Data for this task: Begin

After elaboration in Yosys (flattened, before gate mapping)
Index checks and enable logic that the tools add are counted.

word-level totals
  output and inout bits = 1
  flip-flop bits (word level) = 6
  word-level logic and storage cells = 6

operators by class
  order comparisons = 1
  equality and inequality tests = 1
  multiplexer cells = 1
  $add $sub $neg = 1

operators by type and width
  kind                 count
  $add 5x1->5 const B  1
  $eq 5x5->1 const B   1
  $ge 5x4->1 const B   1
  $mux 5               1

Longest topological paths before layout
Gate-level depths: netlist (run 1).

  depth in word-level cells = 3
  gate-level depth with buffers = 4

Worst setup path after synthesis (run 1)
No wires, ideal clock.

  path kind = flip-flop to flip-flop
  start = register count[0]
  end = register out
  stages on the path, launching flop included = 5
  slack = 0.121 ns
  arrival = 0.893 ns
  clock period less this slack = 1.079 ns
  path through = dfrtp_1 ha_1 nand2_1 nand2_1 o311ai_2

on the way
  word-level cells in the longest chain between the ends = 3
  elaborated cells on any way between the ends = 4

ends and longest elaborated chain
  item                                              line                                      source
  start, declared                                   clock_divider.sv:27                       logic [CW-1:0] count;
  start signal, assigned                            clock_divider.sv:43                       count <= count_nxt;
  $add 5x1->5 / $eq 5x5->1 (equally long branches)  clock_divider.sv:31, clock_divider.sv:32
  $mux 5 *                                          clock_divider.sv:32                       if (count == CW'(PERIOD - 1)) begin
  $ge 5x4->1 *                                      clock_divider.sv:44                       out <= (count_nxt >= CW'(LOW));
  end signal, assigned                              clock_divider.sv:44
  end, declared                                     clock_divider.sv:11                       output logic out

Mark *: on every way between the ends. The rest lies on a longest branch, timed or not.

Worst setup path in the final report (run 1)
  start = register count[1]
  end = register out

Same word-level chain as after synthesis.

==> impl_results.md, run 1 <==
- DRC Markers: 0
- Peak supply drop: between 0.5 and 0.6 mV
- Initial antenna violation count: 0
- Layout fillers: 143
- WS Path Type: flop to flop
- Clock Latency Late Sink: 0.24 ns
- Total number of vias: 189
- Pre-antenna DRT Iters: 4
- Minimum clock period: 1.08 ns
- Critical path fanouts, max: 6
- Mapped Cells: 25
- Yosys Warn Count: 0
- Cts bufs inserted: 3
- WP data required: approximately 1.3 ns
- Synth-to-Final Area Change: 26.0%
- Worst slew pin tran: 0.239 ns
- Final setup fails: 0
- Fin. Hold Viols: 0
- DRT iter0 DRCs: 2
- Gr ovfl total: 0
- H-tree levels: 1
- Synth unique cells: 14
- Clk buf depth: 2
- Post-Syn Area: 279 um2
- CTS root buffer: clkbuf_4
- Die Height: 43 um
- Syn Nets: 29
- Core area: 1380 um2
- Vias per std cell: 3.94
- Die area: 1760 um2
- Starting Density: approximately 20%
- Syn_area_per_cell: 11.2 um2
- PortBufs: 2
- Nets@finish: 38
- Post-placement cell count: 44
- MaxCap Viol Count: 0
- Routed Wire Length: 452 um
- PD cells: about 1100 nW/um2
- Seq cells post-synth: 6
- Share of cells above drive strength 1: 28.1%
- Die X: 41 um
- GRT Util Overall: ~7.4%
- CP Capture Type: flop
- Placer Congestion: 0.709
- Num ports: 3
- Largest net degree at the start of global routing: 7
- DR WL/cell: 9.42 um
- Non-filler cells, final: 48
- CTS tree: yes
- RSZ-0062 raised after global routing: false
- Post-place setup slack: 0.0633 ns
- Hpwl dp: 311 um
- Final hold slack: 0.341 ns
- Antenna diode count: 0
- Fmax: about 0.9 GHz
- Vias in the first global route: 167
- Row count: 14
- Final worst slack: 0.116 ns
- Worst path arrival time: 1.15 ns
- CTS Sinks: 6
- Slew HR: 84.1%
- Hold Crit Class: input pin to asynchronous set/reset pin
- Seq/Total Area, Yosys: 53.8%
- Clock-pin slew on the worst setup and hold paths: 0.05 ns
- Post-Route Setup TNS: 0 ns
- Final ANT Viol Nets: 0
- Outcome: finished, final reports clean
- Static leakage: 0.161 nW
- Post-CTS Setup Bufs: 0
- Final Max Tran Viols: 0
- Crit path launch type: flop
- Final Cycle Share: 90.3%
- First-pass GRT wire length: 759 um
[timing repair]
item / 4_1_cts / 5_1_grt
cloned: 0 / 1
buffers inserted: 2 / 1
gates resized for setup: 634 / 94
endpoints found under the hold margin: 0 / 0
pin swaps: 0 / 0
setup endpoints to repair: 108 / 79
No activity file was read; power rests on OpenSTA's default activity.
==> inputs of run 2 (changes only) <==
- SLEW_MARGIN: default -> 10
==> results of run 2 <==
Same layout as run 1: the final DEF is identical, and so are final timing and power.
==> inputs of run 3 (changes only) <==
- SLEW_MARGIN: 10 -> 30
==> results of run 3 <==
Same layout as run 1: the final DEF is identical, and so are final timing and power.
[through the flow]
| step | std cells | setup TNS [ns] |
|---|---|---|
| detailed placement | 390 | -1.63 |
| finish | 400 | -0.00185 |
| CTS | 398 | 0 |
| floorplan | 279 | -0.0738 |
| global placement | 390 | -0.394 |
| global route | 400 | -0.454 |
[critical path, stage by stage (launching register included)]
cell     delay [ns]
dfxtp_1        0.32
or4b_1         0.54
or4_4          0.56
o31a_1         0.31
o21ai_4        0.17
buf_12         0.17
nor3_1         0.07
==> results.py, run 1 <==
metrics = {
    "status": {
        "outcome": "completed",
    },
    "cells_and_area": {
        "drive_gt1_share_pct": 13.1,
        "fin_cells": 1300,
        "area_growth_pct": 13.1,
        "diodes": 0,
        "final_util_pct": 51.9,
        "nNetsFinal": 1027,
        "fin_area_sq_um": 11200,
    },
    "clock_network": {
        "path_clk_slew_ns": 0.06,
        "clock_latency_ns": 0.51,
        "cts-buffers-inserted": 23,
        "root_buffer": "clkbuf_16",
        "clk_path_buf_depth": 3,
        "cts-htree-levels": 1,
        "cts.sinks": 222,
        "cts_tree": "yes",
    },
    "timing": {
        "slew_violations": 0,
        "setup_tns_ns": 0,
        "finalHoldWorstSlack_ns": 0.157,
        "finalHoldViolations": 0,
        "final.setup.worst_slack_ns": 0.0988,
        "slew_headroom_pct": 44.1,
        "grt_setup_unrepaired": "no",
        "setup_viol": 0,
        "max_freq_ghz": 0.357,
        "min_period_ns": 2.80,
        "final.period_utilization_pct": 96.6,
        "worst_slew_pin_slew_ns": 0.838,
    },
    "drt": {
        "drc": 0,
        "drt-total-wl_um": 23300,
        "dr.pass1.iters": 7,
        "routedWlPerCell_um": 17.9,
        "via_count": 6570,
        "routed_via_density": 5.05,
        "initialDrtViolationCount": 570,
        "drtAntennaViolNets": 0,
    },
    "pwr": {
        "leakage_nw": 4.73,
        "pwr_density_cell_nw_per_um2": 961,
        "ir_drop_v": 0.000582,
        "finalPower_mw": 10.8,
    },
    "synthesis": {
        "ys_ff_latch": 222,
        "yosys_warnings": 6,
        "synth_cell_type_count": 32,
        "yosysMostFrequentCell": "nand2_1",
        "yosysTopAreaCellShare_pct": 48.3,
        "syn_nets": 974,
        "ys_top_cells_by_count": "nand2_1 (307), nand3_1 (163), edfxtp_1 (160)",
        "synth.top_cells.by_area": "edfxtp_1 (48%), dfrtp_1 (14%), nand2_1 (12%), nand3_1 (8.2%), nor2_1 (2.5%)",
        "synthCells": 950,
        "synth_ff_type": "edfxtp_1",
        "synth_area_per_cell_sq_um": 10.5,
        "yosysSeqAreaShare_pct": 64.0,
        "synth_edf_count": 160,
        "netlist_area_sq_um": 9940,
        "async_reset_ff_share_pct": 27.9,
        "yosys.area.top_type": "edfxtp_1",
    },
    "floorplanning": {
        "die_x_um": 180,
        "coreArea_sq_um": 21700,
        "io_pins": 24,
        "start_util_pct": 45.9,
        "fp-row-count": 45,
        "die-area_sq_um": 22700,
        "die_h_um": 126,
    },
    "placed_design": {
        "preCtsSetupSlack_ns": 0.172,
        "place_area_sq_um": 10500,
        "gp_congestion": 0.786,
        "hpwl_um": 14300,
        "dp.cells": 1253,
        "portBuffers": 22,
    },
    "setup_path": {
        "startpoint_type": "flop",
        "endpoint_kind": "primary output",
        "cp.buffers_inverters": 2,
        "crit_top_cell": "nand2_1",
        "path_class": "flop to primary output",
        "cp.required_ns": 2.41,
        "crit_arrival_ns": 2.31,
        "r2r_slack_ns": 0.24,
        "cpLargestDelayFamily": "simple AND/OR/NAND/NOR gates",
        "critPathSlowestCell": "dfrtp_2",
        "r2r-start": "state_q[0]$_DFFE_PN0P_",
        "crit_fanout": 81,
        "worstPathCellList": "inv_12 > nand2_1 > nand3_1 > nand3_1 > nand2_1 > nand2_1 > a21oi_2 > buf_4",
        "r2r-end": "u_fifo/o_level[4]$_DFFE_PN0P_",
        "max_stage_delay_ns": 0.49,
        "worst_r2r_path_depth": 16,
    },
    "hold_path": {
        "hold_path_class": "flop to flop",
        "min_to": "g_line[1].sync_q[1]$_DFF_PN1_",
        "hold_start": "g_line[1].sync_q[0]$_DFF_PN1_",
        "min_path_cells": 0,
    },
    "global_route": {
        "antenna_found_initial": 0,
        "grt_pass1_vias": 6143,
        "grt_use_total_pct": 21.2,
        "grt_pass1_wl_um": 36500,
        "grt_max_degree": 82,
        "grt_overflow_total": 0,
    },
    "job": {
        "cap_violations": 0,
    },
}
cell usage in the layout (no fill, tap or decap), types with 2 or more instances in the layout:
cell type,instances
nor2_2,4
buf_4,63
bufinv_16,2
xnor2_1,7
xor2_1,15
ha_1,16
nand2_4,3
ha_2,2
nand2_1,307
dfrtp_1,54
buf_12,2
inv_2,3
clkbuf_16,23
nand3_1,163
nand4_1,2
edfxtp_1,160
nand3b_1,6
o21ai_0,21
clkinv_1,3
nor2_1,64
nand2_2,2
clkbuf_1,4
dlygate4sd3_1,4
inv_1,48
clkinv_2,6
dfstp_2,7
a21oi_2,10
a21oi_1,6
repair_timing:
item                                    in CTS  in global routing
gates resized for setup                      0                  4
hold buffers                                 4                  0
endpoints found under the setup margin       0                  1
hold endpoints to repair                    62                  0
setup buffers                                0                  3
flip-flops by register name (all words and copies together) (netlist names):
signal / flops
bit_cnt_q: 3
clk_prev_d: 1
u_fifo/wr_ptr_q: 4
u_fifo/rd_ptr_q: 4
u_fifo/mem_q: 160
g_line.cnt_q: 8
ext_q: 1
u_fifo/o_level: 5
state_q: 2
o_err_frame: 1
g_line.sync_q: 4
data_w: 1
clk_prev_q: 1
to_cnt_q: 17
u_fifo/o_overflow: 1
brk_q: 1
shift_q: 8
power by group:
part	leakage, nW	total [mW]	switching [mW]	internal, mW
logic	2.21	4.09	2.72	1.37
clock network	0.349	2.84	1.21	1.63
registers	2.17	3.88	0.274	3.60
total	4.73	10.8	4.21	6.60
===== src/rtl/tdm_pkg.sv =====
// tdm_pkg: shared channel index type and select-pair helpers for the
// tdm_mux4 transmit path.
package tdm_pkg;

    localparam int unsigned NUM_CH = 4;

    typedef logic [1:0] chan_t;

    // Select MSB carried on the output as out_s0.
    function automatic logic chan_s0(input chan_t c);
        return c[1];
    endfunction

    // Select LSB carried on the output as out_s1.
    function automatic logic chan_s1(input chan_t c);
        return c[0];
    endfunction

endpackage


===== src/rtl/rr_arb4.sv =====
// rr_arb4: combinational round-robin grant over four requests, searching
// upward from ptr and wrapping 3 -> 0.
module rr_arb4
    import tdm_pkg::*;
(
    input  logic [NUM_CH-1:0] req,
    input  chan_t             ptr,
    output chan_t             grant,
    output logic              any_req
);

    chan_t idx;

    // Scan offsets from farthest to nearest so the nearest requester wins.
    always_comb begin
        grant   = ptr;
        idx     = ptr;
        any_req = |req;
        for (int unsigned i = NUM_CH; i > 0; i--) begin
            idx = ptr + chan_t'(i - 1);
            if (req[idx]) begin
                grant = idx;
            end
        end
    end

endmodule


===== src/rtl/tdm_mux4.sv =====
// tdm_mux4: four-channel valid/ready time-division multiplexer. Each output
// beat carries its source channel as {out_s0,out_s1}.
// Build option TDM_MUX_FIXED_SLOT_EN: strict fixed-slot TDM (ptr is a slot
// counter) instead of the default round-robin arbitration.
module tdm_mux4
    import tdm_pkg::*;
#(
    parameter int unsigned DATA_W = 1
) (
    input  logic                     clk,
    input  logic                     rst_n,
    input  logic [NUM_CH-1:0]        in_valid,
    input  logic [NUM_CH*DATA_W-1:0] in_data,
    output logic [NUM_CH-1:0]        in_ready,
    output logic                     out_valid,
    output logic [DATA_W-1:0]        out_data,
    output logic                     out_s0,
    output logic                     out_s1,
    input  logic                     out_ready
);

    chan_t ptr;
    chan_t sel;
    logic  load_ok;
    logic  accept;

    // The holding register can take a new beat when empty or draining.
    always_comb begin
        load_ok = !out_valid || out_ready;
    end

`ifdef TDM_MUX_FIXED_SLOT_EN
    // Only the channel owning the current slot is offered the register.
    always_comb begin
        sel      = ptr;
        accept   = rst_n && load_ok && in_valid[ptr];
        in_ready = '0;
        if (rst_n && load_ok) begin
            in_ready[ptr] = 1'b1;
        end
    end
`else
    logic any_req;

    rr_arb4 u_arb (
        .req     (in_valid),
        .ptr     (ptr),
        .grant   (sel),
        .any_req (any_req)
    );

    // Granted channel sees ready whenever the register can load.
    always_comb begin
        accept   = rst_n && load_ok && any_req;
        in_ready = '0;
        if (accept) begin
            in_ready[sel] = 1'b1;
        end
    end
`endif

    // Holding register, valid drain and pointer/slot update.
    always_ff @(posedge clk) begin
        if (!rst_n) begin
            out_valid <= 1'b0;
            out_data  <= '0;
            out_s0    <= 1'b0;
            out_s1    <= 1'b0;
            ptr       <= '0;
        end else begin
            if (accept) begin
                out_valid <= 1'b1;
                out_data  <= in_data[sel*DATA_W +: DATA_W];
                out_s0    <= chan_s0(sel);
                out_s1    <= chan_s1(sel);
            end else if (out_ready) begin
                out_valid <= 1'b0;
            end
`ifdef TDM_MUX_FIXED_SLOT_EN
            if (load_ok) begin
                ptr <= ptr + 2'd1;
            end
`else
            if (accept) begin
                ptr <= sel + 2'd1;
            end
`endif
        end
    end

endmodule


===== config.mk =====
export PLATFORM = sky130hd
export DESIGN_NAME = tdm_mux4
export DESIGN_NICKNAME = d
export VERILOG_FILES = /design/src/rtl/tdm_pkg.sv /design/src/rtl/rr_arb4.sv /design/src/rtl/tdm_mux4.sv
export SDC_FILE = /design/constraint.sdc
export NUM_CORES = 1
export LEC_CHECK = 0
export ABC_CLOCK_PERIOD_IN_PS = 1580
export BUFFER_PORTS_ARGS = -buffer_cell sky130_fd_sc_hd__buf_2
export CAP_MARGIN = 20
export CORE_AREA = 8 8 45 47
export DETAILED_ROUTE_END_ITERATION = 8
export DIE_AREA = 0 0 53 55
export SETUP_SLACK_MARGIN = 0.3
export SYNTH_ARGS = -nofsm -noshare
export SYNTH_HDL_FRONTEND = slang
export SYNTH_SLANG_ARGS = --single-unit
export TNS_END_PERCENT = 30

===== constraint.sdc =====
create_clock -name clk -period 1.58 [get_ports clk]
set_input_delay 0.079 -clock clk [delete_from_list [all_inputs] [get_ports clk]]
set_output_delay 0.079 -clock clk [all_outputs]
set_load 0.05 [all_outputs]

==> results.toml, run 1 <==
[placement]
io_buffers = 18
dp_hpwl_um = 945
dpl_cell_area_um2 = 635.6
gp_congestion = 0.8063

[worst_hold_path]
hold_end = "out_valid"
hold_path.class = "in -> reg"
hold_path_depth = 3
hp-start = "rst_n"

[global_route]
grt_most_used_layer = "met2"
grt-ovfl-total = 0
grt_max_degree = 15
grt_use_met1_pct = 11.72
grt_antenna_before_repair = 0
grt_util_met3_pct = 2.941
use_met2_pct = 16.80
grt_pass1_wl_um = 2194
grt_use_total_pct = 10.01
grt_pass1_vias = 512

[routing]
drtAntennaViolNets = 0
vias = 472
vias_per_cell = 5.021
post-route-drc-count = 0
drt-total-wl_um = 1248
drt_iter0_drc = 3
wire_per_inst_um = 13.28
firstDrtPassIters = 4

[synthesis]
ys_ff_latch = 6
synth_top_family_by_area = "compound AO/OA/AOI/OAI gates"
synth_cell_types = 28
synthMuxAreaShare_pct = 0
avgSynthCellArea_um2 = 8.464
synth_fa_ha_area_share_pct = 0
synth_simple_gate_area_share_pct = 29.57
synthesis.area_um2 = 431.7
yosysWarnings = 0
yosysSeqAreaShare_pct = 27.83
synth-xor-area-share_pct = 2.029
synth_compound_area_share_pct = 35.36
synthCells = 51
synth_nets = 62

[worst_setup_path]
criticalPathCategory = "reg -> out"
r2r_end = "out_data"
crit_slowest_cell = "dfxtp_2"
r2r_slack_ps = 0
r2r-start = "ptr[0]"
slowest_delay_ps = 330
worstPathBufferInverterCount = 1
cp_top_family = "simple AND/OR/NAND/NOR gates"
critPathRequiredTime_ps = 1500
path_cells = "and2b_1 > o21ai_0 > nand3_2 > nor3b_4 > buf_6"
worstPathArrival_ps = 1650
path_max_fanout = 3
crit_path_start_kind = "flip-flop"
worstSetupStartpoint = "ptr[0]"
reg2regPathDepth = 7
critPathCaptureType = "primary output"

[power_and_ir_drop]
ir_drop_mv = 0.4889
leakage_nw = 0.3175
powerDensity_nw_per_um2 = 1227

[clocking]
cts-root-buf = "clkbuf_4"
path_clk_slew_ps = 50
clockBufferDepth = 2
numCtsBuffers = 3
clk_latency_ps = 240
numClockSinks = 6
cts_tree = "done"
cts_max_level = 1

[status]
violations = "negative setup slack"
status = "finished with violations"

[layout]
diodes = 0
drive_gt1_share_pct = 52.56
fillers = 141
syn_to_final_growth_pct = 64.35
design_area_um2 = 709.4
final_net_count = 91
final_cell_mix = "14 x buf_2, 6 x buf_4, 5 x o21ai_0, 5 x nand3_1"
final_common_cell = "buf_2"

[floorplanning]
die-area_um2 = 2915
die_w_um = 53
fp.dieH_um = 55
start_util_pct = 31.19
pin_count = 19
num_rows = 14
core_area_um2 = 1384

[timing]
hold_viol = 0
hold_ws_ps = 125.7
setup_violations = 5
fin_crit_sh_pct = 109.3
clock_skew_ps = 3.624
drv_slew = 0
timing.fmax_ghz = 0.5792
rsz0062_at_grt = "yes"
slew_headroom_pct = 78.39
period_minus_slack_ps = 1727
worstMarginPinSlew_ps = 323.6
fin_ws_ps = -146.6

[flow_run]
cap_violations = 0
[worst reg2reg max path, delay by kind of cell, from the launching register on]
| family | cells | cell delay [ps] |
|---|---|---|
| AND/OR/NAND/NOR | 1 | 200 |
| buffers and inverters | 2 | 260 |
| AO/OA/AOI/OAI | 4 | 680 |
| flip-flops | 1 | 330 |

Data for this task: End

Report only the number of lines in the records that include the word "between".

4